Abstract
Cellular Neural Networks (CNN's) are analog, non-linear, dynamic systems which are especially well suited for solving problems in the areas of image processing and pattern recognition. State of the art implementations of two-dimensional CNN's arrays are fabricated in sub-micron Very Large Scale Integration (VLSI) technologies. The increase in circuit integration has driven the need to develop robust testing methods to establish baseline functionality of CNN'S. Present techniques for testing CNN hardware provide only limited capabilities, often require additional hardware, and are limited to specific topologies.

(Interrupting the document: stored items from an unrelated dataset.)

### config.mk
export PLATFORM = sky130hd
export DESIGN_NAME = stash_ctrl
export DESIGN_NICKNAME = d
export VERILOG_FILES = /design/src/rtl/stash_ctrl_pkg.sv /design/src/rtl/stash_ctrl_timeout.sv /design/src/rtl/stash_ctrl.sv
export SDC_FILE = /design/constraint.sdc
export NUM_CORES = 1
export LEC_CHECK = 0
export ABC_CLOCK_PERIOD_IN_PS = 6000
export BUFFER_PORTS_ARGS = -buffer_cell sky130_fd_sc_hd__buf_2
export CAP_MARGIN = 20
export CORE_MARGIN = 2
export CORE_UTILIZATION = 45
export CTS_CLUSTER_DIAMETER = 150
export DETAILED_ROUTE_END_ITERATION = 8
export GPL_ROUTABILITY_DRIVEN = 0
export PLACE_DENSITY = 0.76
export SLEW_MARGIN = 5
export SYNTH_ARGS = -nofsm -noshare
export SYNTH_HDL_FRONTEND = slang
export SYNTH_SLANG_ARGS = --single-unit
### constraint.sdc
create_clock -name clk -period 6 [get_ports clk]
set_input_delay 0.3 -clock clk [delete_from_list [all_inputs] [get_ports clk]]
set_output_delay 0.3 -clock clk [all_outputs]
set_load 0.01 [all_outputs]
### src/rtl/stash_ctrl_pkg.sv
// Shared types and defaults for the lap Stash controller and the Stash it drives.
package stash_ctrl_pkg;

    localparam int STASH_DEPTH = 5;
    localparam int STASH_WIDTH = 8;

    typedef enum logic [2:0] {
        LIVE,
        CAPTURE,
        SEEK,
        BROWSE,
        CLEAR
    } state_t;

    // Width of a slot index; a one-slot Stash still needs a 1-bit pointer.
    function automatic int slot_w(input int depth);
        return (depth > 1) ? $clog2(depth) : 1;
    endfunction

endpackage

### src/rtl/stash_ctrl_timeout.sv
// Browse idle timer: held loaded while not enabled, counts down while enabled,
// and flags expiry on the last of TIMEOUT_CYC enabled cycles.
module stash_ctrl_timeout #(
    parameter int TIMEOUT_CYC = 1000
) (
    input  logic clk,
    input  logic reset,
    input  logic load,
    input  logic en,
    output logic expire
);

    localparam int TW = (TIMEOUT_CYC > 1) ? $clog2(TIMEOUT_CYC) : 1;

    logic [TW-1:0] remain;

    always_ff @(posedge clk) begin
        if (reset) begin
            remain <= TW'(TIMEOUT_CYC - 1);
        end else if (load) begin
            remain <= TW'(TIMEOUT_CYC - 1);
        end else if (en && remain != '0) begin
            remain <= remain - TW'(1);
        end
    end

    assign expire = en && (remain == '0);

endmodule

### src/rtl/stash_ctrl.sv
// Lap/browse/clear sequencer for the Stash circular buffer: mirrors the Stash
// pointers and steps its read pointer so the display walks laps oldest-first.
module stash_ctrl
    import stash_ctrl_pkg::*;
#(
    parameter int DEPTH       = STASH_DEPTH,
    parameter int WIDTH       = STASH_WIDTH,
    parameter int TIMEOUT_CYC = 1000
) (
    input  logic                       clk,
    input  logic                       reset,
    input  logic                       lap_btn,
    input  logic                       browse_btn,
    input  logic                       clear_btn,
    input  logic [WIDTH-1:0]           time_in,
    output logic [WIDTH-1:0]           sample_in,
    output logic                       sample_in_valid,
    output logic                       next_sample,
    output logic                       stash_reset,
    output logic                       show_stash,
    output logic [$clog2(DEPTH+1)-1:0] count,
    output logic [slot_w(DEPTH)-1:0]   browse_idx
);

    localparam int SW = slot_w(DEPTH);
    localparam int CW = $clog2(DEPTH + 1);

    state_t          state, state_d;
    logic [SW-1:0]   wr_slot, wr_d;
    logic [SW-1:0]   rd_slot, rd_d;
    logic [SW-1:0]   target_slot, tgt_d;
    logic [SW-1:0]   idx_d, idx_nxt, tgt_nxt, oldest;
    logic [CW-1:0]   count_d;
    logic [WIDTH-1:0] sample_in_d;
    logic            siv_d, ns_d, srst_d, show_d;
    logic            full, expire, tmo_load, tmo_en;

    function automatic logic [SW-1:0] slot_add(input logic [SW-1:0] a,
                                               input logic [SW-1:0] b);
        int s;
        s = int'(a) + int'(b);
        if (s >= DEPTH) s = s - DEPTH;
        return SW'(s);
    endfunction

    assign full   = (count == CW'(DEPTH));
    // Once the buffer has wrapped, the oldest lap sits where the next write lands.
    assign oldest = full ? wr_slot : '0;

    assign tmo_en   = (state == BROWSE);
    assign tmo_load = (state != BROWSE) || browse_btn;

    stash_ctrl_timeout #(
        .TIMEOUT_CYC(TIMEOUT_CYC)
    ) u_timeout (
        .clk   (clk),
        .reset (reset),
        .load  (tmo_load),
        .en    (tmo_en),
        .expire(expire)
    );

    always_comb begin
        state_d     = state;
        sample_in_d = sample_in;
        siv_d       = 1'b0;
        ns_d        = 1'b0;
        srst_d      = 1'b0;
        show_d      = 1'b0;
        count_d     = count;
        wr_d        = wr_slot;
        rd_d        = rd_slot;
        idx_d       = browse_idx;
        tgt_d       = target_slot;
        idx_nxt     = '0;
        tgt_nxt     = '0;

        // Track whatever the Stash is doing this cycle, regardless of the next state,
        // so an aborted seek leaves rd_slot matching the pulses actually issued.
        if (next_sample) rd_d = slot_add(rd_slot, SW'(1));
        if (sample_in_valid) begin
            wr_d = slot_add(wr_slot, SW'(1));
            if (!full) count_d = count + CW'(1);
        end

        if (clear_btn) begin
            state_d = CLEAR;
            srst_d  = 1'b1;
            count_d = '0;
            wr_d    = '0;
            rd_d    = '0;
            idx_d   = '0;
            tgt_d   = '0;
        end else if (lap_btn) begin
            state_d     = CAPTURE;
            siv_d       = 1'b1;
            sample_in_d = time_in;
        end else begin
            case (state)
                LIVE: begin
                    if (browse_btn && count != '0) begin
                        idx_d = '0;
                        tgt_d = oldest;
                        if (rd_slot == oldest) begin
                            state_d = BROWSE;
                            show_d  = 1'b1;
                        end else begin
                            state_d = SEEK;
                            ns_d    = 1'b1;
                        end
                    end
                end
                CAPTURE, CLEAR: state_d = LIVE;
                SEEK: begin
                    // Pulses alternate with idle cycles; decide only on the idle ones.
                    if (!next_sample) begin
                        if (rd_slot == target_slot) begin
                            state_d = BROWSE;
                            show_d  = 1'b1;
                        end else begin
                            ns_d = 1'b1;
                        end
                    end
                end
                BROWSE: begin
                    show_d = 1'b1;
                    if (browse_btn) begin
                        if (int'(browse_idx) + 1 >= int'(count)) idx_nxt = '0;
                        else                                     idx_nxt = browse_idx + SW'(1);
                        tgt_nxt = slot_add(oldest, idx_nxt);
                        idx_d   = idx_nxt;
                        tgt_d   = tgt_nxt;
                        if (rd_slot != tgt_nxt) begin
                            state_d = SEEK;
                            show_d  = 1'b0;
                            ns_d    = 1'b1;
                        end
                    end else if (expire) begin
                        state_d = LIVE;
                        show_d  = 1'b0;
                    end
                end
                default: state_d = LIVE;
            endcase
        end
    end

    always_ff @(posedge clk) begin
        if (reset) begin
            state           <= LIVE;
            sample_in       <= '0;
            sample_in_valid <= 1'b0;
            next_sample     <= 1'b0;
            stash_reset     <= 1'b0;
            show_stash      <= 1'b0;
            count           <= '0;
            browse_idx      <= '0;
            wr_slot         <= '0;
            rd_slot         <= '0;
            target_slot     <= '0;
        end else begin
            state           <= state_d;
            sample_in       <= sample_in_d;
            sample_in_valid <= siv_d;
            next_sample     <= ns_d;
            stash_reset     <= srst_d;
            show_stash      <= show_d;
            count           <= count_d;
            browse_idx      <= idx_d;
            wr_slot         <= wr_d;
            rd_slot         <= rd_d;
            target_slot     <= tgt_d;
        end
    end

endmodule
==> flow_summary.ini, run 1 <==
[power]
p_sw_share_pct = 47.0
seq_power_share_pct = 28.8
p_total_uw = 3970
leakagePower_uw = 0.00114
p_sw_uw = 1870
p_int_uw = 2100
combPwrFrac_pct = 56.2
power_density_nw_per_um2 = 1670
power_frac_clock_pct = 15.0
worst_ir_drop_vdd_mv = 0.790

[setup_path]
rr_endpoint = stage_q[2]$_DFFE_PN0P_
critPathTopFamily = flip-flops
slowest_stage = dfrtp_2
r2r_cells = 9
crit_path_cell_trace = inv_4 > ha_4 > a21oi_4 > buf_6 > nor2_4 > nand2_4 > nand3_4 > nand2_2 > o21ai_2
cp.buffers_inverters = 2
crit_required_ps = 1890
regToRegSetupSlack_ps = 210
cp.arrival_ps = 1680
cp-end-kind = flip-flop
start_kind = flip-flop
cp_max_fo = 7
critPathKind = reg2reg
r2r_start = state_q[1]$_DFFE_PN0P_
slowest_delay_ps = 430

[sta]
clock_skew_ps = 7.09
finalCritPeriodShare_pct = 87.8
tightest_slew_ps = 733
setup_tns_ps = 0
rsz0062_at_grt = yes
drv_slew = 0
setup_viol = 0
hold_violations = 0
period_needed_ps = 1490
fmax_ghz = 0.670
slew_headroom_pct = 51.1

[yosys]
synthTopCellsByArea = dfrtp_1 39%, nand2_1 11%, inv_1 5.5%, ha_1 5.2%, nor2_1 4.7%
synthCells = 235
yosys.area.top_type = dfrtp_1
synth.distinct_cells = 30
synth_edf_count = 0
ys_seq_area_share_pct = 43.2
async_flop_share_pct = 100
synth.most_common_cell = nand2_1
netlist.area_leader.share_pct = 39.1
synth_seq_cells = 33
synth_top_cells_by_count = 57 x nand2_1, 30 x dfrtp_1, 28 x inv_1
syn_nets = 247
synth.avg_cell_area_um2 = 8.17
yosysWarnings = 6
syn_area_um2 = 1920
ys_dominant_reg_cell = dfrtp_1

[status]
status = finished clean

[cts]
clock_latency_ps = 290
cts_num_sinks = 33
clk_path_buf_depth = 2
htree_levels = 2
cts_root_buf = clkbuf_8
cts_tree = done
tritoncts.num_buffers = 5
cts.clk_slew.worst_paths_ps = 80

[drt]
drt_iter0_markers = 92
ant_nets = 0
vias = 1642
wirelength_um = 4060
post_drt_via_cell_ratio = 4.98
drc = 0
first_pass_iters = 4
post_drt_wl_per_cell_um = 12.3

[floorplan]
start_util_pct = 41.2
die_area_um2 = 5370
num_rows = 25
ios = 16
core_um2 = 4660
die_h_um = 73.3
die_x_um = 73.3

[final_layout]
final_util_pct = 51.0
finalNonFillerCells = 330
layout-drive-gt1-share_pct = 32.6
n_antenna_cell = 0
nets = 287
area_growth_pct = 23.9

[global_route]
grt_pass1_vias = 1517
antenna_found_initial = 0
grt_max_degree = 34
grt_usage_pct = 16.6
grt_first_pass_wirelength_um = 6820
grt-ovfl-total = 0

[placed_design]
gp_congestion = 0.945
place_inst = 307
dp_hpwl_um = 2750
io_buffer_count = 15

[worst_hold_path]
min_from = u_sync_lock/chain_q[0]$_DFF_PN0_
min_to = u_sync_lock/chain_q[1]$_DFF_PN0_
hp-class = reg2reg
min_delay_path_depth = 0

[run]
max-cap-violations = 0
`config.mk`:
```
export PLATFORM = sky130hd
export DESIGN_NAME = mul_arbiter
export DESIGN_NICKNAME = d
export VERILOG_FILES = /design/src/rtl/mul_arbiter.sv
export SDC_FILE = /design/constraint.sdc
export NUM_CORES = 1
export LEC_CHECK = 0
export CAP_MARGIN = 30
export CORE_AREA = 5 5 199 201
export CTS_CLUSTER_SIZE = 40
export DETAILED_ROUTE_END_ITERATION = 8
export DIE_AREA = 0 0 204 206
export DONT_BUFFER_PORTS = 1
export RECOVER_POWER = 25
export SKIP_LAST_GASP = 1
export SYNTH_ARGS = -nofsm -noshare
export SYNTH_HDL_FRONTEND = slang
export SYNTH_SLANG_ARGS = --single-unit
```
`constraint.sdc`:
```
create_clock -name clk -period 1.9 [get_ports clk]
set_input_delay 0.38 -clock clk [delete_from_list [all_inputs] [get_ports clk]]
set_output_delay 0.38 -clock clk [all_outputs]
set_load 0.02 [all_outputs]
```
`src/rtl/mul_arbiter.sv`:
```
// Round-robin arbiter sharing one fixed-latency pipelined multiplier among NREQ requesters.
// Define MULARB_PERF_EN to enable the issue/conflict performance counters.
module mul_arbiter #(
  parameter int NREQ    = 4,
  parameter int WIDTH   = 32,
  parameter int LATENCY = 5
) (
  input  logic                    clk,
  input  logic                    rst,
  input  logic [NREQ-1:0]         req_valid,
  output logic [NREQ-1:0]         req_ready,
  input  logic [NREQ*WIDTH-1:0]   req_a,
  input  logic [NREQ*WIDTH-1:0]   req_b,
  output logic [NREQ-1:0]         resp_valid,
  output logic [2*WIDTH-1:0]      resp_data,
  output logic [WIDTH-1:0]        mul_a,
  output logic [WIDTH-1:0]        mul_b,
  input  logic [2*WIDTH-1:0]      mul_pdt,
  output logic [31:0]             issue_count,
  output logic [31:0]             conflict_count
);
  localparam int IDW = $clog2(NREQ);

  logic [IDW-1:0]                rr_ptr_q, rr_ptr_d;
  logic [LATENCY-1:0]            vld_pipe_q, vld_pipe_d;
  logic [LATENCY-1:0][IDW-1:0]   id_pipe_q, id_pipe_d;
  logic [NREQ-1:0]               resp_valid_q, resp_valid_d;
  logic [2*WIDTH-1:0]            resp_data_q, resp_data_d;

  logic [IDW-1:0] gnt_id;
  logic [IDW-1:0] idx;
  logic           accept;

  // Search begins one past the last winner so the previous owner goes last.
  always_comb begin
    req_ready = '0;
    gnt_id    = '0;
    accept    = 1'b0;
    idx       = '0;
    for (int k = 1; k <= NREQ; k++) begin
      idx = IDW'((int'(rr_ptr_q) + k) % NREQ);
      if (!accept && req_valid[idx]) begin
        accept = 1'b1;
        gnt_id = idx;
      end
    end
    req_ready[gnt_id] = accept;
  end

  always_comb begin
    mul_a    = '0;
    mul_b    = '0;
    rr_ptr_d = rr_ptr_q;
    if (accept) begin
      mul_a    = req_a[gnt_id*WIDTH +: WIDTH];
      mul_b    = req_b[gnt_id*WIDTH +: WIDTH];
      rr_ptr_d = gnt_id;
    end
  end

  // Owner tags travel alongside the multiplier pipeline; the tail lines up with mul_pdt.
  always_comb begin
    vld_pipe_d    = '0;
    id_pipe_d     = '0;
    vld_pipe_d[0] = accept;
    id_pipe_d[0]  = gnt_id;
    for (int k = 1; k < LATENCY; k++) begin
      vld_pipe_d[k] = vld_pipe_q[k-1];
      id_pipe_d[k]  = id_pipe_q[k-1];
    end
  end

  always_comb begin
    resp_valid_d = '0;
    resp_data_d  = resp_data_q;
    if (vld_pipe_q[LATENCY-1]) begin
      resp_valid_d[id_pipe_q[LATENCY-1]] = 1'b1;
      resp_data_d                        = mul_pdt;
    end
  end

  always_ff @(posedge clk) begin
    if (rst) begin
      rr_ptr_q     <= '0;
      vld_pipe_q   <= '0;
      id_pipe_q    <= '0;
      resp_valid_q <= '0;
      resp_data_q  <= '0;
    end else begin
      rr_ptr_q     <= rr_ptr_d;
      vld_pipe_q   <= vld_pipe_d;
      id_pipe_q    <= id_pipe_d;
      resp_valid_q <= resp_valid_d;
      resp_data_q  <= resp_data_d;
    end
  end

  assign resp_valid = resp_valid_q;
  assign resp_data  = resp_data_q;

`ifdef MULARB_PERF_EN
  logic [31:0] issue_cnt_q, issue_cnt_d;
  logic [31:0] conflict_cnt_q, conflict_cnt_d;

  always_comb begin
    issue_cnt_d    = issue_cnt_q + {31'd0, accept};
    conflict_cnt_d = conflict_cnt_q;
    if ($countones(req_valid) >= 2) conflict_cnt_d = conflict_cnt_q + 32'd1;
  end

  always_ff @(posedge clk) begin
    if (rst) begin
      issue_cnt_q    <= '0;
      conflict_cnt_q <= '0;
    end else begin
      issue_cnt_q    <= issue_cnt_d;
      conflict_cnt_q <= conflict_cnt_d;
    end
  end

  assign issue_count    = issue_cnt_q;
  assign conflict_count = conflict_cnt_q;
`else
  assign issue_count    = '0;
  assign conflict_count = '0;
`endif

endmodule
```
==> flow_summary.toml <==
[timing]
max_slew.worst_pin.slew_ns = 1.10
timing.final.setup_violations = 68
setup_tns_ns = -32.13
rsz_0062_raised_after_global_routing = "true"
timing.slew.headroom_pct = 26.6
max_clock_freq_ghz = 0.411
timing.final.crit_share_pct = 128
fin_worst_hold_slack_ns = 0.116
report.final.slew_viol_count = 0
hold_viol = 0
setup_ws_ns = -0.532
min_period_ns = 2.43
timing.clock.skew_ns = 0.0134

[floorplan]
total_die_area_sq_um = 42000
fp.dieW_microns = 204
placeableCoreArea_sq_um = 37400
design.portCount = 526
dieHeight_microns = 206
placementRows = 71
start_util_pct = 14.0

[route]
antenna_violating_nets_post_route = 0
detail_route.vias_per_cell = 4.30
drt-wirelength-per-cell_microns = 24.6
remaining_drc_errors = 0
finalWirelength_microns = 27700
drt-initial-drc-count = 406
route.vias.total = 4859
first_pass_iters = 5

[critical_path]
cell_count_of_the_worst_reg_to_reg_path = 3
cpMaxStageDelayCell = "dfxtp_4"
r2r_slack_ns = 0.09
critical_path.startpoint = "rr_ptr_q[0]"
crit_path_frequent_cell = "buf_12"
required_time_at_the_worst_slack_endpoint_ns = 1.52
path_max_fanout = 8
cp_top_family = "compound AO/OA/AOI/OAI gates"
crit_type = "flip-flop to output pin"
cp_data_arrival_time_ns = 2.05
regToRegEndpoint = "resp_valid[0]"
setup.worst_path.end_class = "output pin"
critical_path.max_stage_delay_ns = 0.37
critical_path.cell_chain = "nand2b_4 -> a221oi_4 -> nor2_4 -> buf_12 -> a221o_1 -> buf_12"
crit_buf_inv = 2
rr_startpoint = "vld_pipe_q[4]"
worst_setup_path_start_kind = "flip-flop"

[worst_hold_path]
holdCritStartpoint = "rst"
worst_hold_path.num_cells = 1
holdCritPathClass = "primary input to flip-flop"
worstHoldEndpoint = "resp_data[56]"

[synth]
post_synth_instance_area_sq_um = 5240
ys_warn_count = 0
ys_ff_latch = 85
postSynthAreaPerCell_sq_um = 8.94
post_synth_inst_count = 586
synth_cell_types = 30
synth_sequential_area_ratio_pct = 32.5

[finish]
finalCoreUtilization_pct = 17.6
finalNonFillerCells = 1129
design_area_sq_um = 6580
design.final.nets = 929
flow.area_growth_from_synthesis_pct = 25.5
layout-drive-gt1-share_pct = 16.0

[global_routing]
grt_antenna_before_repair = 11
global_route.usage.met1_pct = 12.7
grtUsageMet2_pct = 19.0
first_global_vias = 4621
global_route_total_overflow = 0
grt_use_total_pct = 11.1
first_pass_grt_wire_length_microns = 34100
grt_most_used_layer = "met2"
global_route.usage.met3_pct = 3.03
grt_start_max_net_pins = 82

[power]
power_frac_seq_pct = 33.7
ir_drop_mv = 0.368
netSwitchingFraction_pct = 34.9
power_frac_comb_pct = 34.5
cellLeakagePower_uw = 0.00222
powerDensity_nw_per_um2 = 840
cellInternalPower_uw = 3600
power_switching_uw = 1930
clkPwrFrac_pct = 31.8

[placement]
io_buffers = 0
place.detailed.hpwl_microns = 21300
globalplace.congestion = 0.907
place_area_sq_um = 5850
placed_cells_incl_taps = 1082

[cts]
cts_max_level = 3
clock_tree_buffer_depth = 2
clock_latency_ns = 0.34
cts_tree = "built"
numCtsBuffers = 9
cts.sinks = 85
ctsRootBufferMaster = "clkbuf_16"
clk_transition_reported_paths_ns = 0.08

[outcome]
failed_checks = "setup timing"
outcome = "finished with violations"

[job]
timing.max_cap.violations = 0
## stage by stage
| stage | power [uW] | setup slack, ns |
|---|---|---|
| floorplan | 3250 | -0.0886 |
| global placement | 3460 | -0.244 |
| detailed placement | 3470 | -0.294 |
| CTS | 5430 | -0.533 |
| global route | 5790 | -0.594 |
| finish | 5530 | -0.532 |
## worst max-delay path by stage
stage          depth (start not counted)  slack, ns   endpoint
5_1_grt                                6      -0.59  mul_b[23]
3_3_place_gp                           5      -0.24  mul_a[23]
6_report                               6      -0.53  mul_b[23]
4_1_cts                                6      -0.53  mul_b[23]
3_5_place_dp                           5      -0.29  mul_a[23]
2_1_floorplan                          7      -0.09   mul_a[0]
## power by group through the flow
stage                     clock network [uW]  logic, uW  registers (uW)
after CTS                               1850       1710            1870
after global placement                     0       1550            1910
after detailed placement                   0       1560            1910
after floorplan                            0       1350            1890
final                                   1760       1910            1870
after global routing                    1930       2000            1870
## flip-flops by register name (all words and copies together), names as in the netlist
name	cells
id_pipe_d	8
id_pipe_q	2
resp_data	64
resp_valid	4
rr_ptr_q	2
vld_pipe_q	5
## synthesized netlist by cell type
cell       number  area share (%)
o32ai_2         1            0.31
o211a_1         1            0.19
a21oi_1         5            0.48
nand2b_1        1            0.12
inv_1           4            0.29
o221ai_1        1            0.17
o2bb2ai_1      64              11
o22a_1          1            0.17
a221o_1        64              12
o21ai_1         3            0.29
nor4_1          1            0.12
nor2_1         72             5.2
mux2i_1        64              12
dfxtp_1        85              32
a221oi_2        1            0.29
nor2b_1        14             1.7
buf_4          71              10
nand3_1        64             6.1
buf_2          18             1.7
nor3b_1         1            0.14
and3_1          1            0.12
o21bai_1        2            0.29
nor3_1          1           0.095
conb_1          1           0.072
clkbuf_1       30             2.1
o21ai_0         2            0.19
buf_6           7             1.5
nand2b_2        1            0.17
o22ai_1         1            0.12
nand2_1         4            0.29
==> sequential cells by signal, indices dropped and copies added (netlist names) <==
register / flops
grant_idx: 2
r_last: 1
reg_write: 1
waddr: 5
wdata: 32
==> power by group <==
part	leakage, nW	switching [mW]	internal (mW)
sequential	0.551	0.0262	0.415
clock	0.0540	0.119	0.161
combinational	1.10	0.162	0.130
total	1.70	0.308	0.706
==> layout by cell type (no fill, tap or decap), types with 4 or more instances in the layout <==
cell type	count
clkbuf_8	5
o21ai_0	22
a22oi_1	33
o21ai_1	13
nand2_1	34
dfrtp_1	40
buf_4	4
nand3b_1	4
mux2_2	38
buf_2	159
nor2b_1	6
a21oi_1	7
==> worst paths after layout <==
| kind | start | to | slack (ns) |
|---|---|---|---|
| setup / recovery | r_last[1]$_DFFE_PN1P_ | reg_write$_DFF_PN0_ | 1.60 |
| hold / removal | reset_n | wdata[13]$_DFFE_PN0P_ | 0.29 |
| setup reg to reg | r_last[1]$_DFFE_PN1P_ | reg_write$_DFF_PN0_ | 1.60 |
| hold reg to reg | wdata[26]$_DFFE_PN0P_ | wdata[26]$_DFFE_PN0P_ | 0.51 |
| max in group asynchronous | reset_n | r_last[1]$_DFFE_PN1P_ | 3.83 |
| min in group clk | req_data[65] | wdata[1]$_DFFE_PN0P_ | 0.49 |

The goal of this thesis is to provide a deterministic method to conduct functional testing and dynamic compensation of CNN arrays independent of the size or topology of the array. The methods provide comprehensive, non-invasive techniques for verifying the integrity of each of the functional paths as well as procedures to measure and minimize parametric faults in real CNN hardware. The functional tests consist of a sequence of inputs to the array that insure each node in the system level representation of the CNN is toggled and propagated to the output where it is compared to a known good output vector set. The dynamic compensation strategies characterize and attempt to minimize or eliminate the effect of undesirable parametric faults such as time-constant mismatches, non-linearity in the multipliers and state nodes, and system offsets. Whenever possible, the compensation techniques are carried out locally on each cell independently, otherwise a global compensation approach is used. Numerous CNN architectures had to be modeled to provide insight into different problems faced when testing a VLSI implementations of CNN arrays. For this reason, a set of software tools was developed to select CNN macromodels of different complexities, combine input stimulus files in a logical manner, and generate the necessary files for simulation. The simulation results were used to design, refine, and measure the effectiveness of the proposed testing strategies.
Grimaila, Michael Russell (1995). Comprehensive functional testing and dynamic compensation techniques for Cellular Neural Networks. Master's thesis, Texas A&M University. Available electronically from
https : / /hdl .handle .net /1969 .1 /ETD -TAMU -1995 -THESIS -G75.